Eval cases are YAML files that define test scenarios for your skills.

File format

Place YAML files in <skill-path>/evals/:

name: Variable declaration ordering
prompt: "Write a Terraform variable block for a project_id string"
files:
- path: "main.tf"
content: |
resource "aws_instance" "web" {}
criteria:
- "Variable block has description as the first field"
- "Uses type = string"
- "Does not include a default value for required variables"
expect_skill: true
timeout: 120

Fields

FieldRequiredDefaultDescription
nameYesfilenameHuman-readable case name
promptYes-The user prompt sent to Claude
criteriaYes-List of pass/fail assertions
expect_skillNotrueWhether the skill should trigger
timeoutNo120Timeout in seconds for this case
filesNo-Temp files created before execution

Writing good criteria

Criteria are graded by a separate Claude call.

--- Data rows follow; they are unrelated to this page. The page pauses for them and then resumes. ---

==> config.mk <==
export PLATFORM = sky130hd
export DESIGN_NAME = alu_share_arbiter
export DESIGN_NICKNAME = d
export VERILOG_FILES = /design/src/rtl/alu_share_arbiter.sv
export SDC_FILE = /design/constraint.sdc
export NUM_CORES = 1
export LEC_CHECK = 0
export ABC_AREA = 1
export BUFFER_PORTS_ARGS = -buffer_cell sky130_fd_sc_hd__buf_2
export CORE_MARGIN = 5
export CORE_UTILIZATION = 46
export CTS_BUF_LIST = sky130_fd_sc_hd__clkbuf_16
export DETAILED_ROUTE_END_ITERATION = 8
export MAX_ROUTING_LAYER = met4
export PLACE_DENSITY = 0.84
export SYNTH_ARGS = -nofsm -noshare
export SYNTH_HDL_FRONTEND = slang
export SYNTH_SLANG_ARGS = --single-unit
==> constraint.sdc <==
create_clock -name clk -period 1.7 [get_ports clk]
set_input_delay 0.17 -clock clk [delete_from_list [all_inputs] [get_ports clk]]
set_output_delay 0.17 -clock clk [all_outputs]
set_load 0.05 [all_outputs]
==> src/rtl/alu_share_arbiter.sv <==
// alu_share_arbiter: two-requester round-robin front end for one shared
// single-cycle ALU. One transaction in flight: IDLE -> EXEC -> RESP.
// Optional grant statistics are enabled with `define ALU_ARB_STATS_EN.
module alu_share_arbiter #(
  parameter int DATA_WIDTH = 32,
  parameter int OP_WIDTH   = 4
) (
  input  logic                  clk,
  input  logic                  reset_n,
  input  logic                  req0_valid,
  output logic                  req0_ready,
  input  logic [OP_WIDTH-1:0]   req0_op,
  input  logic [DATA_WIDTH-1:0] req0_in_1,
  input  logic [DATA_WIDTH-1:0] req0_in_2,
  input  logic                  req1_valid,
  output logic                  req1_ready,
  input  logic [OP_WIDTH-1:0]   req1_op,
  input  logic [DATA_WIDTH-1:0] req1_in_1,
  input  logic [DATA_WIDTH-1:0] req1_in_2,
  output logic                  rsp0_valid,
  input  logic                  rsp0_ready,
  output logic                  rsp1_valid,
  input  logic                  rsp1_ready,
  output logic [DATA_WIDTH-1:0] rsp_result,
  output logic                  rsp_bcond,
  output logic [OP_WIDTH-1:0]   alu_op,
  output logic [DATA_WIDTH-1:0] alu_in_1,
  output logic [DATA_WIDTH-1:0] alu_in_2,
  input  logic [DATA_WIDTH-1:0] alu_result,
  input  logic                  alu_bcond,
  output logic                  busy
`ifdef ALU_ARB_STATS_EN
  ,
  input  logic                  stats_clr,
  output logic [15:0]           grant_cnt0,
  output logic [15:0]           grant_cnt1
`endif
);

  localparam logic [1:0] IDLE = 2'd0;
  localparam logic [1:0] EXEC = 2'd1;
  localparam logic [1:0] RESP = 2'd2;

  logic [1:0] state;
  logic       grant;
  logic       last_grant;
  logic       sel1;
  logic       idle;
  logic       rsp_take;

  // Winner select: a lone requester wins; on a tie the one not served last.
  always_comb begin
    idle       = (state == IDLE);
    sel1       = req1_valid & (~req0_valid | ~last_grant);
    req0_ready = idle & req0_valid & ~sel1;
    req1_ready = idle & sel1;
    rsp0_valid = (state == RESP) & ~grant;
    rsp1_valid = (state == RESP) & grant;
    rsp_take   = grant ? rsp1_ready : rsp0_ready;
    busy       = ~idle;
  end

  // Transaction FSM: latch operands, capture ALU result, hold until consumed.
  always_ff @(posedge clk or negedge reset_n) begin
    if (!reset_n) begin
      state      <= IDLE;
      grant      <= 1'b0;
      last_grant <= 1'b1;
      alu_op     <= '0;
      alu_in_1   <= '0;
      alu_in_2   <= '0;
      rsp_result <= '0;
      rsp_bcond  <= 1'b0;
    end else begin
      case (state)
        IDLE: begin
          if (req0_ready) begin
            alu_op   <= req0_op;
            alu_in_1 <= req0_in_1;
            alu_in_2 <= req0_in_2;
            grant    <= 1'b0;
            state    <= EXEC;
          end else if (req1_ready) begin
            alu_op   <= req1_op;
            alu_in_1 <= req1_in_1;
            alu_in_2 <= req1_in_2;
            grant    <= 1'b1;
            state    <= EXEC;
          end
        end
        EXEC: begin
          rsp_result <= alu_result;
          rsp_bcond  <= alu_bcond;
          state      <= RESP;
        end
        RESP: begin
          if (rsp_take) begin
            last_grant <= grant;
            state      <= IDLE;
          end
        end
        default: state <= IDLE;
      endcase
    end
  end

`ifdef ALU_ARB_STATS_EN
  logic [1:0][15:0] cnt;
  logic [1:0]       acc;

  always_comb acc = {req1_ready, req0_ready};

  // Saturating per-requester accept counters; clear beats a coincident accept.
  always_ff @(posedge clk or negedge reset_n) begin
    if (!reset_n) begin
      cnt <= '0;
    end else begin
      for (int i = 0; i < 2; i++) begin
        if (stats_clr)                      cnt[i] <= '0;
        else if (acc[i] && cnt[i] != 16'hFFFF) cnt[i] <= cnt[i] + 16'd1;
      end
    end
  end

  assign grant_cnt0 = cnt[0];
  assign grant_cnt1 = cnt[1];
`endif

endmodule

Write them to be specific and verifiable:

# Good - specific, verifiable
criteria:
- "Output contains a valid HCL resource block"
- "Uses for_each, not count, for multiple resources"
- "Tags include Environment and ManagedBy keys"

# Bad - vague, subjective
criteria:
- "Output is good"
- "Follows best practices"
- "Code is clean"

Negative trigger cases

Include at least one case that should NOT trigger the skill:

name: Negative trigger - Python question
prompt: "How do I read a CSV file in Python?"
expect_skill: false
criteria:
- "Response does NOT reference Terraform or HCL"
- "Response provides Python-related guidance"
timeout: 30

Providing context files

Use files to create temporary files before execution:

name: Improve existing Dockerfile
prompt: "Optimize this Dockerfile for production"
files:
- path: "Dockerfile"
content: |
FROM node:latest
COPY . .
RUN npm install
CMD ["node", "index.js"]
criteria:
- "Uses multi-stage build"
- "Does not use :latest tag"
- "Runs as non-root user"

How many cases?

  • Minimum: 3-5 per skill
  • At least 1 negative trigger case
  • Cover: happy path, edge cases, error handling
  • More cases = more reliable signal, but higher cost

Tips

  • Keep prompts realistic - use the same phrasing a real user would type
  • Criteria should check the output, not the process
  • Use timeout: 30 for negative trigger cases (they're fast)
  • If a criterion fails consistently, the skill needs improvement (not the eval)